Published 2013.10.24 CommPRO.biz

Shareholders Come Last!

Corporate America, particularly the Monster Too-Big-To-Fail Banks, have it all backwards. A crazy concept, Shareholder Value, conceived as a business strategy in the late 1980s by college professor Dr. Alfred Rappaport, continues to ravage our economy even though it has been thoroughly discredited. One of its early advocates, Jack Welch, sang its praises back then when he was CEO of General Electric. He touted shareholder value for all to hear. Twenty years later in 2009 Welch turned around and said in a newspaper interview, “Shareholder value is the dumbest idea in the world. Shareholder value is a result, not a strategy; your main constituencies are your employees, your customers and your products".
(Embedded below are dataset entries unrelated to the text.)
**src/rtl/dmem_axi_master.sv**
```systemverilog
// Data-side AXI4-Lite master: turns one MEM-stage load/store into a single
// AXI4-Lite read or write transaction, stalling the pipeline until it completes.
module dmem_axi_master #(
    parameter int ADDR_WIDTH = 32
) (
    input  logic                  clk,
    input  logic                  rst,
    input  logic                  mem_read,
    input  logic                  mem_write,
    input  logic [1:0]            store_type,
    input  logic [ADDR_WIDTH-1:0] addr,
    input  logic [31:0]           write_data,
    output logic [31:0]           read_data_axi,
    output logic                  stall,
    output logic                  bus_error,
    output logic [ADDR_WIDTH-1:0] m_axi_awaddr,
    output logic                  m_axi_awvalid,
    input  logic                  m_axi_awready,
    output logic [2:0]            m_axi_awprot,
    output logic [31:0]           m_axi_wdata,
    output logic [3:0]            m_axi_wstrb,
    output logic                  m_axi_wvalid,
    input  logic                  m_axi_wready,
    input  logic [1:0]            m_axi_bresp,
    input  logic                  m_axi_bvalid,
    output logic                  m_axi_bready,
    output logic [ADDR_WIDTH-1:0] m_axi_araddr,
    output logic                  m_axi_arvalid,
    input  logic                  m_axi_arready,
    output logic [2:0]            m_axi_arprot,
    input  logic [31:0]           m_axi_rdata,
    input  logic [1:0]            m_axi_rresp,
    input  logic                  m_axi_rvalid,
    output logic                  m_axi_rready
);

    typedef enum logic [2:0] {
        IDLE, WR_ADDR, WR_RESP, RD_ADDR, RD_DATA, DONE
    } state_t;

    state_t                r_state;
    state_t                w_state_next;
    logic [ADDR_WIDTH-1:0] r_addr;
    logic [31:0]           r_wdata;
    logic [3:0]            r_wstrb;
    logic [31:0]           r_rdata;
    logic                  r_aw_done;
    logic                  r_w_done;
    logic                  r_err;

    logic                  w_req;
    logic                  w_aw_hs;
    logic                  w_w_hs;
    logic [31:0]           w_lane_data;
    logic [3:0]            w_lane_strb;

    assign w_req   = mem_read | mem_write;
    assign w_aw_hs = m_axi_awvalid & m_axi_awready;
    assign w_w_hs  = m_axi_wvalid & m_axi_wready;

    // Replicate narrow store data across lanes so the strobe alone selects bytes.
    always_comb begin
        w_lane_data = write_data;
        w_lane_strb = 4'b1111;
        case (store_type)
            2'b00: begin
                w_lane_data = {4{write_data[7:0]}};
                w_lane_strb = 4'b0001 << addr[1:0];
            end
            2'b01: begin
                w_lane_data = {2{write_data[15:0]}};
                w_lane_strb = 4'b0011 << {addr[1], 1'b0};
            end
            default: ;
        endcase
    end

    always_comb begin
        w_state_next  = r_state;
        m_axi_awvalid = 1'b0;
        m_axi_wvalid  = 1'b0;
        m_axi_bready  = 1'b0;
        m_axi_arvalid = 1'b0;
        m_axi_rready  = 1'b0;
        stall         = 1'b0;
        bus_error     = 1'b0;
        case (r_state)
            IDLE: begin
                stall = w_req;
                if (w_req) begin
                    w_state_next = mem_write ? WR_ADDR : RD_ADDR;
                end
            end
            WR_ADDR: begin
                stall         = 1'b1;
                m_axi_awvalid = ~r_aw_done;
                m_axi_wvalid  = ~r_w_done;
                if ((r_aw_done | (m_axi_awready & ~r_aw_done)) &&
                    (r_w_done | (m_axi_wready & ~r_w_done))) begin
                    w_state_next = WR_RESP;
                end
            end
            WR_RESP: begin
                stall        = 1'b1;
                m_axi_bready = 1'b1;
                if (m_axi_bvalid) w_state_next = DONE;
            end
            RD_ADDR: begin
                stall         = 1'b1;
                m_axi_arvalid = 1'b1;
                if (m_axi_arready) w_state_next = RD_DATA;
            end
            RD_DATA: begin
                stall        = 1'b1;
                m_axi_rready = 1'b1;
                if (m_axi_rvalid) w_state_next = DONE;
            end
            DONE: begin
                bus_error    = r_err;
                w_state_next = IDLE;
            end
            default: w_state_next = IDLE;
        endcase
        // The pipeline must not freeze while the system is held in reset.
        if (!rst) stall = 1'b0;
    end

    always_ff @(posedge clk or negedge rst) begin
        if (!rst) begin
            r_state   <= IDLE;
            r_addr    <= '0;
            r_wdata   <= '0;
            r_wstrb   <= '0;
            r_rdata   <= '0;
            r_aw_done <= 1'b0;
            r_w_done  <= 1'b0;
            r_err     <= 1'b0;
        end else begin
            r_state <= w_state_next;
            case (r_state)
                IDLE: begin
                    if (w_req) begin
                        r_addr    <= {addr[ADDR_WIDTH-1:2], 2'b00};
                        r_wdata   <= w_lane_data;
                        r_wstrb   <= w_lane_strb;
                        r_aw_done <= 1'b0;
                        r_w_done  <= 1'b0;
                        r_err     <= 1'b0;
                    end
                end
                WR_ADDR: begin
                    if (w_aw_hs) r_aw_done <= 1'b1;
                    if (w_w_hs)  r_w_done  <= 1'b1;
                end
                WR_RESP: begin
                    if (m_axi_bvalid) r_err <= (m_axi_bresp != 2'b00);
                end
                RD_DATA: begin
                    if (m_axi_rvalid) begin
                        r_rdata <= m_axi_rdata;
                        r_err   <= (m_axi_rresp != 2'b00);
                    end
                end
                default: ;
            endcase
        end
    end

    assign m_axi_awaddr  = r_addr;
    assign m_axi_araddr  = r_addr;
    assign m_axi_wdata   = r_wdata;
    assign m_axi_wstrb   = r_wstrb;
    assign m_axi_awprot  = 3'b000;
    assign m_axi_arprot  = 3'b000;
    assign read_data_axi = r_rdata;

endmodule
```
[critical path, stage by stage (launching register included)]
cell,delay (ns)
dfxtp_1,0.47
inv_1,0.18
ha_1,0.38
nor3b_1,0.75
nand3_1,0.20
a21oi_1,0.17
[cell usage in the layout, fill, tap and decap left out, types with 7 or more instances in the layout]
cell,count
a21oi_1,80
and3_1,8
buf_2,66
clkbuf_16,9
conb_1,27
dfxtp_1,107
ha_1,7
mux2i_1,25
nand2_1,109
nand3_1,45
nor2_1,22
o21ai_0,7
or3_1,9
Welch isn’t the only one to see the light. Jim Collins of Good to Great fame has been pointing to what makes great companies and the importance of long-term strategies rather than the quarter-to-quarter madness obsessing our corporate world today. It is especially dangerous in the case of the Monster Too-Big-To-Fail banks. Striving for short term goals, empowered by immunity from gambling laws, FDIC protected depositors, seemingly unlimited interest-free money from the FED, and the knowledge that there’s a taxpayer bailout waiting if they go too far, leads them to take wildly reckless chances. And the Monster Banks are doing just that, they are going too far.

Back in the real world where corporations are coming to the new Jack Welch, Jim Collins view, they understand that sky-high executive compensation encourages greed, not leadership. Measure after measure shows a different parameter on the road to success. Perhaps most dramatic is the work of two Professors Rajendra Sisodia and Jagdish Sheth. They set out looking for companies that met a list of standards that at first glance seem out of reach, companies that focused on their customers, their employees, their vendors, their communities, the environment and finally last in line, their shareholders; companies striving to serve all their stakeholders. They call them “Firms of Endearment.”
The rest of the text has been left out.